**What you need to do**.
Each line of the entries that mentions the string "cycle" needs to be reported.

**Material for this exercise**.
[config.mk]
export PLATFORM = sky130hd
export DESIGN_NAME = worker_pool_dispatcher
export DESIGN_NICKNAME = d
export VERILOG_FILES = /design/src/hw/rtl/wpd_pkg.sv /design/src/hw/rtl/worker_pool_dispatcher.sv /design/src/hw/rtl/wpd_ctrl.sv /design/src/hw/rtl/wpd_datapath.sv
export SDC_FILE = /design/constraint.sdc
export NUM_CORES = 1
export LEC_CHECK = 0
export BUFFER_PORTS_ARGS = -buffer_cell sky130_fd_sc_hd__buf_2
export CORE_MARGIN = 5
export CORE_UTILIZATION = 55
export DETAILED_ROUTE_END_ITERATION = 7
export PLACE_DENSITY_LB_ADDON = 0.05
export SLEW_MARGIN = 10
export SYNTH_ARGS = -nofsm -noshare
export SYNTH_HDL_FRONTEND = slang
export SYNTH_SLANG_ARGS = --single-unit
[constraint.sdc]
create_clock -name i_clk -period 7.7 [get_ports i_clk]
set_clock_uncertainty 0.2 [all_clocks]
set_input_delay 0.385 -clock i_clk [delete_from_list [all_inputs] [get_ports i_clk]]
set_output_delay 0.385 -clock i_clk [all_outputs]
set_load 0.005 [all_outputs]
[src/hw/rtl/wpd_pkg.sv]
// Shared types and constants of the worker pool dispatcher.
package wpd_pkg;

    localparam int DEF_SLOT_COUNT        = 8;
    localparam int DEF_QUEUE_LENGTH_BITS = 16;

    localparam logic [3:0]  RST_MIN_WORKERS = 4'd1;
    localparam logic [3:0]  RST_MAX_WORKERS = 4'd8;
    localparam logic [14:0] RST_PEND_LIMIT  = 15'd1;
    localparam logic [31:0] RST_IDLE_TMO    = 32'd1000;
    localparam logic [31:0] RST_CHK_PERIOD  = 32'd100;

    typedef enum logic [2:0] {
        ACT_START_POOL = 3'd0,
        ACT_ASSIGN     = 3'd1,
        ACT_REQ_START  = 3'd2,
        ACT_REQ_DONE   = 3'd3,
        ACT_TICK       = 3'd4,
        ACT_LOST       = 3'd5,
        ACT_QREPORT    = 3'd6,
        ACT_NONE       = 3'd7
    } t_action;

    typedef enum logic [2:0] {
        REG_MIN_WORKERS = 3'd0,
        REG_MAX_WORKERS = 3'd1,
        REG_PEND_LIMIT  = 3'd2,
        REG_IDLE_TMO    = 3'd3,
        REG_CHK_PERIOD  = 3'd4
    } t_reg_idx;

    typedef struct packed {
        t_action     action;
        logic [3:0]  slot;
        logic [15:0] queue_length;
    } t_in_word;

    typedef struct packed {
        logic               chosen_valid;
        logic [2:0]         chosen_slot;
        logic               spawned;
        logic               terminated;
        logic [2:0]         changed_slot;
        logic [7:0]         deployed_mask;
        logic [7:0]         busy_mask;
        logic signed [15:0] pend_count;
        logic [3:0]         worker_count;
    } t_out_word;

    typedef struct packed {
        logic [3:0]  min_wkr;
        logic [3:0]  max_wkr;
        logic [14:0] pend_limit;
        logic [31:0] idle_tmo;
        logic [31:0] chk_period;
    } t_cfg;

    typedef enum logic [3:0] {
        OP_NONE,
        OP_SINGLE,
        OP_START,
        OP_RR,
        OP_SPAWN,
        OP_LOAD,
        OP_TICK_INC,
        OP_TICK_CHK,
        OP_TICK_SCAN
    } t_dp_op;

    typedef enum logic [2:0] {
        IDX_HOLD,
        IDX_ZERO,
        IDX_RR,
        IDX_TOP,
        IDX_INC,
        IDX_DEC
    } t_idx_op;

    typedef struct packed {
        logic    load;
        t_dp_op  op;
        t_idx_op idx_op;
        logic    emit;
    } t_dp_cmd;

    typedef struct packed {
        logic step_last;
        logic start_go;
        logic slot_free;
        logic slot_empty;
        logic under_max;
        logic check_due;
        logic scale_ok;
        logic timed_out;
        logic out_free;
    } t_dp_stat;

endpackage

[src/hw/rtl/worker_pool_dispatcher.sv]
// Top level: worker pool dispatcher with register port.
// Request, report and lost actions work in a single step; start pool, assign and
// tick (on a due check) scan the slot tables one slot per cycle.
// One word in flight; the next is taken the cycle after its result registers.
// Reset (synchronous, active low) clears all slots and counters, loads defaults.
module worker_pool_dispatcher #(
    parameter int SLOT_COUNT        = wpd_pkg::DEF_SLOT_COUNT,
    parameter int QUEUE_LENGTH_BITS = wpd_pkg::DEF_QUEUE_LENGTH_BITS
) (
    input  logic               i_clk,
    input  logic               i_rst_n,
    input  logic               i_in_valid,
    output logic               o_in_stall,
    input  wpd_pkg::t_in_word  i_in_word,
    output logic               o_out_valid,
    input  logic               i_out_stall,
    output wpd_pkg::t_out_word o_out_word,
    input  logic               psel,
    input  logic               penable,
    input  logic               pwrite,
    input  logic [4:0]         paddr,
    input  logic [31:0]        pwdata,
    output logic [31:0]        prdata,
    output logic               pready
);
    import wpd_pkg::*;

    t_cfg     r_cfg;
    t_dp_cmd  cmd;
    t_dp_stat stat;
    t_reg_idx reg_sel;
    logic     cfg_wr;

    assign pready  = 1'b1;
    assign cfg_wr  = psel && penable && pwrite;
    assign reg_sel = t_reg_idx'(paddr[4:2]);

    always_ff @(posedge i_clk) begin
        if (!i_rst_n) begin
            r_cfg.min_wkr    <= RST_MIN_WORKERS;
            r_cfg.max_wkr    <= RST_MAX_WORKERS;
            r_cfg.pend_limit <= RST_PEND_LIMIT;
            r_cfg.idle_tmo   <= RST_IDLE_TMO;
            r_cfg.chk_period <= RST_CHK_PERIOD;
        end else if (cfg_wr) begin
            case (reg_sel)
                REG_MIN_WORKERS: r_cfg.min_wkr    <= pwdata[3:0];
                REG_MAX_WORKERS: r_cfg.max_wkr    <= pwdata[3:0];
                REG_PEND_LIMIT:  r_cfg.pend_limit <= pwdata[14:0];
                REG_IDLE_TMO:    r_cfg.idle_tmo   <= pwdata;
                REG_CHK_PERIOD:  r_cfg.chk_period <= pwdata;
                default: ;
            endcase
        end
    end

    always_comb begin
        unique case (reg_sel)
            REG_MIN_WORKERS: prdata = {28'd0, r_cfg.min_wkr};
            REG_MAX_WORKERS: prdata = {28'd0, r_cfg.max_wkr};
            REG_PEND_LIMIT:  prdata = {17'd0, r_cfg.pend_limit};
            REG_IDLE_TMO:    prdata = r_cfg.idle_tmo;
            REG_CHK_PERIOD:  prdata = r_cfg.chk_period;
            default:         prdata = '0;
        endcase
    end

    wpd_ctrl u_ctrl (
        .i_clk      (i_clk),
        .i_rst_n    (i_rst_n),
        .i_in_valid (i_in_valid),
        .i_action   (i_in_word.action),
        .i_stat     (stat),
        .o_cmd      (cmd),
        .o_in_stall (o_in_stall)
    );

    wpd_datapath #(
        .SLOT_COUNT        (SLOT_COUNT),
        .QUEUE_LENGTH_BITS (QUEUE_LENGTH_BITS)
    ) u_dp (
        .i_clk       (i_clk),
        .i_rst_n     (i_rst_n),
        .i_in_word   (i_in_word),
        .i_cfg       (r_cfg),
        .i_cmd       (cmd),
        .i_out_stall (i_out_stall),
        .o_stat      (stat),
        .o_out_valid (o_out_valid),
        .o_out_word  (o_out_word)
    );

endmodule

[src/hw/rtl/wpd_ctrl.sv]
// Sequencer of the worker pool dispatcher: one action at a time, slot scans.
module wpd_ctrl (
    input  logic              i_clk,
    input  logic              i_rst_n,
    input  logic              i_in_valid,
    input  wpd_pkg::t_action  i_action,
    input  wpd_pkg::t_dp_stat i_stat,
    output wpd_pkg::t_dp_cmd  o_cmd,
    output logic              o_in_stall
);
    import wpd_pkg::*;

    typedef enum logic [3:0] {
        S_IDLE,
        S_SINGLE,
        S_START,
        S_RR,
        S_SPAWN,
        S_LOAD,
        S_TICK,
        S_TICK_CHK,
        S_SCAN,
        S_FINISH
    } t_state;

    t_state r_state, n_state;

    always_comb begin
        n_state      = r_state;
        o_cmd.load   = 1'b0;
        o_cmd.op     = OP_NONE;
        o_cmd.idx_op = IDX_HOLD;
        o_cmd.emit   = 1'b0;
        unique case (r_state)
            S_IDLE: begin
                if (i_in_valid) begin
                    o_cmd.load = 1'b1;
                    case (i_action)
                        ACT_START_POOL: begin
                            o_cmd.idx_op = IDX_ZERO;
                            n_state      = S_START;
                        end
                        ACT_ASSIGN: begin
                            o_cmd.idx_op = IDX_RR;
                            n_state      = S_RR;
                        end
                        ACT_TICK: n_state = S_TICK;
                        ACT_NONE: n_state = S_FINISH;
                        default:  n_state = S_SINGLE;
                    endcase
                end
            end
            S_SINGLE: begin
                o_cmd.op = OP_SINGLE;
                n_state  = S_FINISH;
            end
            S_START: begin
                o_cmd.op = OP_START;
                if (!i_stat.start_go || i_stat.step_last) begin
                    n_state = S_FINISH;
                end else begin
                    o_cmd.idx_op = IDX_INC;
                end
            end
            S_RR: begin
                o_cmd.op = OP_RR;
                if (i_stat.slot_free) begin
                    n_state = S_FINISH;
                end else if (i_stat.step_last) begin
                    o_cmd.idx_op = IDX_ZERO;
                    n_state      = i_stat.under_max ? S_SPAWN : S_LOAD;
                end else begin
                    o_cmd.idx_op = IDX_INC;
                end
            end
            S_SPAWN: begin
                o_cmd.op = OP_SPAWN;
                if (i_stat.slot_empty) begin
                    n_state = S_FINISH;
                end else if (i_stat.step_last) begin
                    o_cmd.idx_op = IDX_ZERO;
                    n_state      = S_LOAD;
                end else begin
                    o_cmd.idx_op = IDX_INC;
                end
            end
            S_LOAD: begin
                o_cmd.op = OP_LOAD;
                if (i_stat.step_last) begin
                    n_state = S_FINISH;
                end else begin
                    o_cmd.idx_op = IDX_INC;
                end
            end
            S_TICK: begin
                o_cmd.op = OP_TICK_INC;
                n_state  = S_TICK_CHK;
            end
            S_TICK_CHK: begin
                o_cmd.op = OP_TICK_CHK;
                if (i_stat.check_due && i_stat.scale_ok) begin
                    o_cmd.idx_op = IDX_TOP;
                    n_state      = S_SCAN;
                end else begin
                    n_state = S_FINISH;
                end
            end
            S_SCAN: begin
                o_cmd.op = OP_TICK_SCAN;
                if (i_stat.timed_out || i_stat.step_last) begin
                    n_state = S_FINISH;
                end else begin
                    o_cmd.idx_op = IDX_DEC;
                end
            end
            S_FINISH: begin
                if (i_stat.out_free) begin
                    o_cmd.emit = 1'b1;
                    n_state    = S_IDLE;
                end
            end
            default: n_state = S_IDLE;
        endcase
    end

    always_ff @(posedge i_clk) begin
        if (!i_rst_n) begin
            r_state <= S_IDLE;
        end else begin
            r_state <= n_state;
        end
    end

    assign o_in_stall = (r_state != S_IDLE);

endmodule

[src/hw/rtl/wpd_datapath.sv]
// Slot state, counters and result word of the worker pool dispatcher.
module wpd_datapath #(
    parameter int SLOT_COUNT        = wpd_pkg::DEF_SLOT_COUNT,
    parameter int QUEUE_LENGTH_BITS = wpd_pkg::DEF_QUEUE_LENGTH_BITS
) (
    input  logic               i_clk,
    input  logic               i_rst_n,
    input  wpd_pkg::t_in_word  i_in_word,
    input  wpd_pkg::t_cfg      i_cfg,
    input  wpd_pkg::t_dp_cmd   i_cmd,
    input  logic               i_out_stall,
    output wpd_pkg::t_dp_stat  o_stat,
    output logic               o_out_valid,
    output wpd_pkg::t_out_word o_out_word
);
    import wpd_pkg::*;

    localparam int IDX_W = (SLOT_COUNT > 1) ? $clog2(SLOT_COUNT) : 1;
    localparam int CNT_W = $clog2(SLOT_COUNT + 1);
    localparam int CMP_W = (CNT_W > 4) ? CNT_W : 4;
    localparam int SW    = (IDX_W > 4) ? IDX_W : 4;
    localparam int QW    = (QUEUE_LENGTH_BITS > 16) ? QUEUE_LENGTH_BITS : 16;
    localparam int MW    = (SLOT_COUNT > 8) ? SLOT_COUNT : 8;
    localparam int CW    = (IDX_W > 3) ? IDX_W : 3;
    localparam logic [IDX_W-1:0] IDX_TOP_V = IDX_W'(SLOT_COUNT - 1);

    t_in_word                     r_item;
    logic [SLOT_COUNT-1:0]        r_dep, n_dep;
    logic [SLOT_COUNT-1:0]        r_busy, n_busy;
    logic [QUEUE_LENGTH_BITS-1:0] r_q [SLOT_COUNT];
    logic [31:0]                  r_last [SLOT_COUNT];
    logic [IDX_W-1:0]             r_rr, n_rr;
    logic signed [15:0]           r_pend, n_pend;
    logic [CNT_W-1:0]             r_total, n_total;
    logic [31:0]                  r_time, n_time;
    logic [31:0]                  r_check, n_check;
    logic [IDX_W-1:0]             r_idx, n_idx;
    logic [IDX_W-1:0]             r_step, n_step;
    logic                         r_found, n_found;
    logic [IDX_W-1:0]             r_chosen, n_chosen;
    logic [QUEUE_LENGTH_BITS-1:0] r_best, n_best;
    logic                         r_spawned, n_spawned;
    logic                         r_term, n_term;
    logic [IDX_W-1:0]             r_changed, n_changed;
    logic                         r_out_valid;
    t_out_word                    r_out_word;

    logic                         la_we;
    logic [IDX_W-1:0]             la_addr;
    logic                         q_we;
    logic [SW:0]                  slot_w;
    logic [IDX_W-1:0]             slot_idx;
    logic                         slot_ok;
    logic                         dep_s;
    logic [SLOT_COUNT-1:0]        free_v;
    logic [IDX_W-1:0]             idx_next;
    logic [31:0]                  diff_i;
    logic [QW-1:0]                q_in_w;
    logic [MW-1:0]                dep_w, busy_w;
    logic [CW-1:0]                chosen_w, changed_w;
    logic [CMP_W-1:0]             total_w;
    t_out_word                    ow;

    assign slot_w   = (SW + 1)'(r_item.slot);
    assign slot_idx = slot_w[IDX_W-1:0];
    assign slot_ok  = slot_w < (SW + 1)'(SLOT_COUNT);
    assign dep_s    = r_dep[slot_idx];
    assign free_v   = r_dep & ~r_busy;
    assign idx_next = (r_idx == IDX_TOP_V) ? '0 : r_idx + 1'b1;
    assign diff_i   = r_time - r_last[r_idx];
    assign q_in_w   = QW'(r_item.queue_length);
    assign total_w  = CMP_W'(r_total);

    always_comb begin
        o_stat.step_last  = (r_step == IDX_TOP_V);
        o_stat.start_go   = CMP_W'(r_idx) < CMP_W'(i_cfg.min_wkr);
        o_stat.slot_free  = free_v[r_idx];
        o_stat.slot_empty = !r_dep[r_idx];
        o_stat.under_max  = total_w < CMP_W'(i_cfg.max_wkr);
        o_stat.check_due  = (r_time - r_check) >= i_cfg.chk_period;
        o_stat.scale_ok   = ($signed({r_pend[15], r_pend}) < $signed({2'b00, i_cfg.pend_limit}))
                            && ((free_v & (free_v - SLOT_COUNT'(1))) != '0);
        o_stat.timed_out  = free_v[r_idx] && (diff_i > i_cfg.idle_tmo);
        o_stat.out_free   = !r_out_valid || !i_out_stall;
    end

    always_comb begin
        n_dep     = r_dep;
        n_busy    = r_busy;
        n_rr      = r_rr;
        n_pend    = r_pend;
        n_total   = r_total;
        n_time    = r_time;
        n_check   = r_check;
        n_found   = r_found;
        n_chosen  = r_chosen;
        n_best    = r_best;
        n_spawned = r_spawned;
        n_term    = r_term;
        n_changed = r_changed;
        la_we     = 1'b0;
        la_addr   = r_idx;
        q_we      = 1'b0;
        case (i_cmd.op)
            OP_SINGLE: begin
                case (r_item.action)
                    ACT_REQ_START: begin
                        if (r_pend != 16'sh7fff) n_pend = r_pend + 16'sd1;
                        if (slot_ok && dep_s) begin
                            n_busy[slot_idx] = 1'b1;
                            la_we            = 1'b1;
                            la_addr          = slot_idx;
                        end
                    end
                    ACT_REQ_DONE: begin
                        if (r_pend != -16'sh8000) n_pend = r_pend - 16'sd1;
                        if (slot_ok && dep_s) begin
                            n_busy[slot_idx] = 1'b0;
                            la_we            = 1'b1;
                            la_addr          = slot_idx;
                        end
                    end
                    ACT_LOST: begin
                        if (slot_ok && dep_s) begin
                            n_term           = 1'b1;
                            n_changed        = slot_idx;
                            n_busy[slot_idx] = 1'b0;
                            if (total_w - CMP_W'(1) < CMP_W'(i_cfg.min_wkr)) begin
                                n_spawned = 1'b1;
                                la_we     = 1'b1;
                                la_addr   = slot_idx;
                            end else begin
                                n_dep[slot_idx] = 1'b0;
                                n_total         = r_total - 1'b1;
                            end
                        end
                    end
                    ACT_QREPORT: q_we = slot_ok;
                    default: ;
                endcase
            end
            OP_START, OP_SPAWN: begin
                if (!r_dep[r_idx] && (i_cmd.op == OP_SPAWN || o_stat.start_go)) begin
                    n_dep[r_idx]  = 1'b1;
                    n_busy[r_idx] = 1'b0;
                    la_we         = 1'b1;
                    n_total       = r_total + 1'b1;
                    n_spawned     = 1'b1;
                    n_changed     = r_idx;
                    if (i_cmd.op == OP_SPAWN) begin
                        n_found  = 1'b1;
                        n_chosen = r_idx;
                    end
                end
            end
            OP_RR: begin
                n_rr = idx_next;
                if (free_v[r_idx]) begin
                    n_found  = 1'b1;
                    n_chosen = r_idx;
                end
            end
            OP_LOAD: begin
                if (r_dep[r_idx] && (!r_found || r_q[r_idx] < r_best)) begin
                    n_found  = 1'b1;
                    n_chosen = r_idx;
                    n_best   = r_q[r_idx];
                end
            end
            OP_TICK_INC: n_time = r_time + 32'd1;
            OP_TICK_CHK: begin
                if (o_stat.check_due) n_check = r_time;
            end
            OP_TICK_SCAN: begin
                if (o_stat.timed_out) begin
                    n_dep[r_idx]  = 1'b0;
                    n_busy[r_idx] = 1'b0;
                    n_total       = r_total - 1'b1;
                    n_term        = 1'b1;
                    n_changed     = r_idx;
                end
            end
            default: ;
        endcase
        if (i_cmd.load) begin
            n_found   = 1'b0;
            n_chosen  = '0;
            n_spawned = 1'b0;
            n_term    = 1'b0;
            n_changed = '0;
        end
    end

    always_comb begin
        n_idx  = r_idx;
        n_step = r_step;
        case (i_cmd.idx_op)
            IDX_ZERO: begin n_idx = '0;        n_step = '0; end
            IDX_RR:   begin n_idx = r_rr;      n_step = '0; end
            IDX_TOP:  begin n_idx = IDX_TOP_V; n_step = '0; end
            IDX_INC:  begin n_idx = idx_next;  n_step = r_step + 1'b1; end
            IDX_DEC:  begin n_idx = r_idx - 1'b1; n_step = r_step + 1'b1; end
            default: ;
        endcase
    end

    assign dep_w     = MW'(r_dep);
    assign busy_w    = MW'(r_busy);
    assign chosen_w  = CW'(r_chosen);
    assign changed_w = CW'(r_changed);

    always_comb begin
        ow.chosen_valid  = r_found;
        ow.chosen_slot   = chosen_w[2:0];
        ow.spawned       = r_spawned;
        ow.terminated    = r_term;
        ow.changed_slot  = changed_w[2:0];
        ow.deployed_mask = dep_w[7:0];
        ow.busy_mask     = busy_w[7:0];
        ow.pend_count    = r_pend;
        ow.worker_count  = total_w[3:0];
    end

    always_ff @(posedge i_clk) begin
        if (!i_rst_n) begin
            for (int i = 0; i < SLOT_COUNT; i++) begin
                r_last[i] <= '0;
                r_q[i]    <= '0;
            end
        end else begin
            if (la_we) r_last[la_addr] <= r_time;
            if (q_we)  r_q[slot_idx]   <= q_in_w[QUEUE_LENGTH_BITS-1:0];
        end
    end

    always_ff @(posedge i_clk) begin
        if (!i_rst_n) begin
            r_dep       <= '0;
            r_busy      <= '0;
            r_rr        <= '0;
            r_pend      <= '0;
            r_total     <= '0;
            r_time      <= '0;
            r_check     <= '0;
            r_idx       <= '0;
            r_step      <= '0;
            r_found     <= 1'b0;
            r_chosen    <= '0;
            r_spawned   <= 1'b0;
            r_term      <= 1'b0;
            r_changed   <= '0;
            r_out_valid <= 1'b0;
        end else begin
            r_dep     <= n_dep;
            r_busy    <= n_busy;
            r_rr      <= n_rr;
            r_pend    <= n_pend;
            r_total   <= n_total;
            r_time    <= n_time;
            r_check   <= n_check;
            r_idx     <= n_idx;
            r_step    <= n_step;
            r_found   <= n_found;
            r_chosen  <= n_chosen;
            r_spawned <= n_spawned;
            r_term    <= n_term;
            r_changed <= n_changed;
            if (i_cmd.emit) begin
                r_out_valid <= 1'b1;
            end else if (!i_out_stall) begin
                r_out_valid <= 1'b0;
            end
        end
    end

    always_ff @(posedge i_clk) begin
        r_best <= n_best;
        if (i_cmd.load) r_item     <= i_in_word;
        if (i_cmd.emit) r_out_word <= ow;
    end

    assign o_out_valid = r_out_valid;
    assign o_out_word  = r_out_word;

endmodule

**Final answer**.
// tick (on a due check) scan the slot tables one slot per cycle.
// One word in flight; the next is taken the cycle after its result registers.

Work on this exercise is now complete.